Antihydrogen gravity

Fig.: Principle of antihydrogen formation and gravity measurement in AEgIS.

supported by the ERC Advanced Grant 291242-HBARHFS of E. Widmann

The AEgIS collaboration at CERN's Antiproton Decelerator aims at measuring the gravitational free fall of an anithydrogen beam. In order to reach the envisaged precision of 1 % in g the beam has to be at a temperature of about 100 mK. Since this is not possible by mixing an antiproton and positron plasma a more complex antihydrogen formation process is foreseen (Fig 8).

After trapping and cooling a bunch positrons is guided towards a nano-porous silica material. Inside the pores positronium is formed and leaves the material towards a cloud of cold antiprotons in a Penning trap. Via a charge exchange reaction the antiproton and the positronium form antihydrogen atoms. Using electrostatic fields these antiatoms are accelerated to form a beam at a velocity of about 400 m/s.
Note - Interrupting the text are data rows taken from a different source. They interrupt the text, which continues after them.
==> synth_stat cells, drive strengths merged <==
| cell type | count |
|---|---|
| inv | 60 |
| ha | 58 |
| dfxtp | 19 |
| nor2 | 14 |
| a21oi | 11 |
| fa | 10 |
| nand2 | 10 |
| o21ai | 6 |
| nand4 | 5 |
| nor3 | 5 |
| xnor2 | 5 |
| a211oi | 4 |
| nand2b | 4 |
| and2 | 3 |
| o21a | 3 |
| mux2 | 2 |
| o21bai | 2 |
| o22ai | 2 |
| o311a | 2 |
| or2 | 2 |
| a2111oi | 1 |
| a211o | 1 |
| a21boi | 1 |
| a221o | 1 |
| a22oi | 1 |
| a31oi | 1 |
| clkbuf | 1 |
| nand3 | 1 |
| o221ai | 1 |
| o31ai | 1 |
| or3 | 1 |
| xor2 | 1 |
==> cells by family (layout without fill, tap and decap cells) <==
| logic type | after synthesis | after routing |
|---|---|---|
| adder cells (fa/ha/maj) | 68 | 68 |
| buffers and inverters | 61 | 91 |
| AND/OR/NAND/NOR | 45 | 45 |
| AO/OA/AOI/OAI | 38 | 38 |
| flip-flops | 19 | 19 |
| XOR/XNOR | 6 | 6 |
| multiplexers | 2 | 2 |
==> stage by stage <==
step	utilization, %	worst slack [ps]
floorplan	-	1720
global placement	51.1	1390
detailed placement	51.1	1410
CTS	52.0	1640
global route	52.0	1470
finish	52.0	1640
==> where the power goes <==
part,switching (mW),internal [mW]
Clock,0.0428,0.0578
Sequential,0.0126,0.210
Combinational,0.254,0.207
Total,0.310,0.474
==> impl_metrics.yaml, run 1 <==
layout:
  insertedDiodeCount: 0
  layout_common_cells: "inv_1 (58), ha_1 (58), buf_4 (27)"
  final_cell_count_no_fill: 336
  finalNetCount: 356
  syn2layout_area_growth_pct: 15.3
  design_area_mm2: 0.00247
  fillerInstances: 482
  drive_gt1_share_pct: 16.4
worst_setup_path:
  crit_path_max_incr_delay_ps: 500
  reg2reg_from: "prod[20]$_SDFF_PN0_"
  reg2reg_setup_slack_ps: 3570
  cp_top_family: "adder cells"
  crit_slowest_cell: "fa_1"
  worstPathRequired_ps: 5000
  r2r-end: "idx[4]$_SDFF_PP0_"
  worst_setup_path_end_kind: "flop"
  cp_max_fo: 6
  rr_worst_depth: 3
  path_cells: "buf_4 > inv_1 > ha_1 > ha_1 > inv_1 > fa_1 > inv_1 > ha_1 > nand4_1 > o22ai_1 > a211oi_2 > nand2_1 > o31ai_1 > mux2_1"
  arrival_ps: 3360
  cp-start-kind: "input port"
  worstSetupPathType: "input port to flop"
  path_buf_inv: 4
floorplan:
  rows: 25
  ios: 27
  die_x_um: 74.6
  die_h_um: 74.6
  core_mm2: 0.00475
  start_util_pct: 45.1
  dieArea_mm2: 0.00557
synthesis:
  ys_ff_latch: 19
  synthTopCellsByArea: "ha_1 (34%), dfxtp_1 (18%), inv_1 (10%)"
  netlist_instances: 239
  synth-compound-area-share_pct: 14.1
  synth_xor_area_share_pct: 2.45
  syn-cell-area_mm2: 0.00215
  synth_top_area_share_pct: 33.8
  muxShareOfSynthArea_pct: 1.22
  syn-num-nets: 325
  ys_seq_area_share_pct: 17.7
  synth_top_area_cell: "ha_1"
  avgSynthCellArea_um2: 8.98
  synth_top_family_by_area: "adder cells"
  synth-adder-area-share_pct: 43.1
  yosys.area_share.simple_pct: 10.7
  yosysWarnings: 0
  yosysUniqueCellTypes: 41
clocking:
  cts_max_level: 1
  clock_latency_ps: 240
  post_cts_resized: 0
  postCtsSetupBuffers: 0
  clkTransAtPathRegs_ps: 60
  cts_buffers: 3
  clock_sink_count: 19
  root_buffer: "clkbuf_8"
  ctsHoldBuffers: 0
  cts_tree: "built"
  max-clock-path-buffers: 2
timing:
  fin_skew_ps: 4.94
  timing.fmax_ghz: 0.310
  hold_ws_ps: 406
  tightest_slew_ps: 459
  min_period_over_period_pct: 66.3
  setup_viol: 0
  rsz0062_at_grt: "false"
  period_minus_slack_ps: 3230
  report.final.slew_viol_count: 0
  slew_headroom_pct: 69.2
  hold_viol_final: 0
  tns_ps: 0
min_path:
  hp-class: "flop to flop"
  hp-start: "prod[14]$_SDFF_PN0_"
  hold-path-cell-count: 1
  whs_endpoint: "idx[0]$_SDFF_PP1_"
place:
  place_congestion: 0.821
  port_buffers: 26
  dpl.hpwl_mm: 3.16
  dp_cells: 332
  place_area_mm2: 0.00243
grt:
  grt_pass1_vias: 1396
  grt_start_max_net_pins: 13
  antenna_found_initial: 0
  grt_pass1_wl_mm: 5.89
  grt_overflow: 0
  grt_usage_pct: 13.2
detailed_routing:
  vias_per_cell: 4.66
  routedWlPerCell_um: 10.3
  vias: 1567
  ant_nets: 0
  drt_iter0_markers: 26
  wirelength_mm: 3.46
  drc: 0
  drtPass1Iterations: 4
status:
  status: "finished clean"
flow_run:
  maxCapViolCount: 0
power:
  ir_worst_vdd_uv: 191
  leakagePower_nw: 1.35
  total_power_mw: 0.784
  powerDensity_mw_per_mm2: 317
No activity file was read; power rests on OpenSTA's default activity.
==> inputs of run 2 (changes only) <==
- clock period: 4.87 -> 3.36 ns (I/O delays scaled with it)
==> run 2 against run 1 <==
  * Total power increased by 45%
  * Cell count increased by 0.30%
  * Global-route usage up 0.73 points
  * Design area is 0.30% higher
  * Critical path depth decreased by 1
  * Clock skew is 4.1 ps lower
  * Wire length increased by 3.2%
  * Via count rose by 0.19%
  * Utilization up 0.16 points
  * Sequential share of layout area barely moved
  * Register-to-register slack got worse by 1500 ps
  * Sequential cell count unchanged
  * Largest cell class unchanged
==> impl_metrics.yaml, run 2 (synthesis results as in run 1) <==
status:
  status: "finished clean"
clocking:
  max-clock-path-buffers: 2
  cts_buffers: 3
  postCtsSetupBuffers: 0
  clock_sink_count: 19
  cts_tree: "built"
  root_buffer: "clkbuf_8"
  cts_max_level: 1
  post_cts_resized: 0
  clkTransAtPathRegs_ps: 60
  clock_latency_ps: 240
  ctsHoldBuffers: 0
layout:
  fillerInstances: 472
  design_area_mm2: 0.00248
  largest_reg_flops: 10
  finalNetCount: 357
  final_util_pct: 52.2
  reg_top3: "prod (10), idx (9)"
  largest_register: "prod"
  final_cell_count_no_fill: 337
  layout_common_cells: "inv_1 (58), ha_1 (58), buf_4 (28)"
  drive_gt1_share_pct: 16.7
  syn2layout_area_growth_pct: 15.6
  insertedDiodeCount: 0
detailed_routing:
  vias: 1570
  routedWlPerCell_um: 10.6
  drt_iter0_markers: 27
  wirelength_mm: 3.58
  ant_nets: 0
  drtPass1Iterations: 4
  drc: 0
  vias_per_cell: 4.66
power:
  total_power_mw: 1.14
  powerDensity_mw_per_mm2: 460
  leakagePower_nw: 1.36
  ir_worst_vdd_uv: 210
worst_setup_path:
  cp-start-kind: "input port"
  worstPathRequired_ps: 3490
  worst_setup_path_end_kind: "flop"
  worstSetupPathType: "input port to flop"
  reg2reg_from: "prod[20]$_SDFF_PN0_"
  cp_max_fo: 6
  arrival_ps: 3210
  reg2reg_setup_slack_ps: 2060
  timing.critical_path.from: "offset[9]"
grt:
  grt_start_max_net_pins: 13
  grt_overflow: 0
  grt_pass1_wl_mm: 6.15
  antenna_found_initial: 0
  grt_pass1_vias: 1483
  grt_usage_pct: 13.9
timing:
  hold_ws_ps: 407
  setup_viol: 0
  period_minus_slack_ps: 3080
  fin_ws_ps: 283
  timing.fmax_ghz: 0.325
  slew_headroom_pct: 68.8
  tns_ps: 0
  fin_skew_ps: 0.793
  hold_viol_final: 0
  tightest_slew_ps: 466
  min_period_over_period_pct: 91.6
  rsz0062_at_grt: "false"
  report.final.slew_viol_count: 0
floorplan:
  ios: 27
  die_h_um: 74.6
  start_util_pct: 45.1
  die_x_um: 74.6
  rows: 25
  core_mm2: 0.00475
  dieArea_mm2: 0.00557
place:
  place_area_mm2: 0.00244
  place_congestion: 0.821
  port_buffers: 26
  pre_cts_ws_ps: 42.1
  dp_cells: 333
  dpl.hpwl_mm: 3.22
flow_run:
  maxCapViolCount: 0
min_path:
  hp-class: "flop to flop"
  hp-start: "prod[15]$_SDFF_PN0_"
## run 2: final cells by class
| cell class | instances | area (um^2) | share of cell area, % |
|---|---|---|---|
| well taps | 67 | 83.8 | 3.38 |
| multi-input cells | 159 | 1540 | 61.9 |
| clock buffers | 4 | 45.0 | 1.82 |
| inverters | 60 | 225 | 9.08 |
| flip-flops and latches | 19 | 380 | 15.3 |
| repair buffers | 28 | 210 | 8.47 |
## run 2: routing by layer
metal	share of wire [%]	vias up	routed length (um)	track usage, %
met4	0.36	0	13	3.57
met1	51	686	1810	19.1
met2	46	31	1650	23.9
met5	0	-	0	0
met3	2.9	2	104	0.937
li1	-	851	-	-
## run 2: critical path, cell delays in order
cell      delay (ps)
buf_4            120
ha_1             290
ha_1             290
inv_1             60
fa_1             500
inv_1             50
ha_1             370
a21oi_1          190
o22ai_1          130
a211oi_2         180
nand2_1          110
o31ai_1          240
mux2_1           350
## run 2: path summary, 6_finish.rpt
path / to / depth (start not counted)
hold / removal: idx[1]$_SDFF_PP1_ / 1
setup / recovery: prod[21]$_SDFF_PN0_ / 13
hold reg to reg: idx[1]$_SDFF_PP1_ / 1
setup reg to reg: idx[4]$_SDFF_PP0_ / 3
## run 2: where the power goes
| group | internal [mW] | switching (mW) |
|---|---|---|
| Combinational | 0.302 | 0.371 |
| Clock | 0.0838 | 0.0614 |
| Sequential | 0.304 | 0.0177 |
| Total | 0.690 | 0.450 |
For gravity measurements the beam will pass through a Moiré defelctometer which consists of two gratings. By detecting the position of antihydrogen atoms after the gratings the gravitational acceleration can be infered.

Simulations show that the cold anithydrogen beam of AEgIS additionally offers an opportunity to perform hyperfine spectroscopy (HFS). For these measurements the module containing the gratings and the detector for gracity measurements will be replaced by the spectroscopy apparatus (Fig. 9). In contrast to ASACUSA's CUSP trap AEgIS will not produce a spin polarized antihydrogen beam. Therefore an additional sextupole magnet, acting as a polarizer, would have to be implemented in the beam line for HFS experiments.

Fig.: Schematic view of beam line for HFS with the AEgIS beam and a polarizing sextupole magnet. In green (red) trajectories of low (high) field seekers are shown.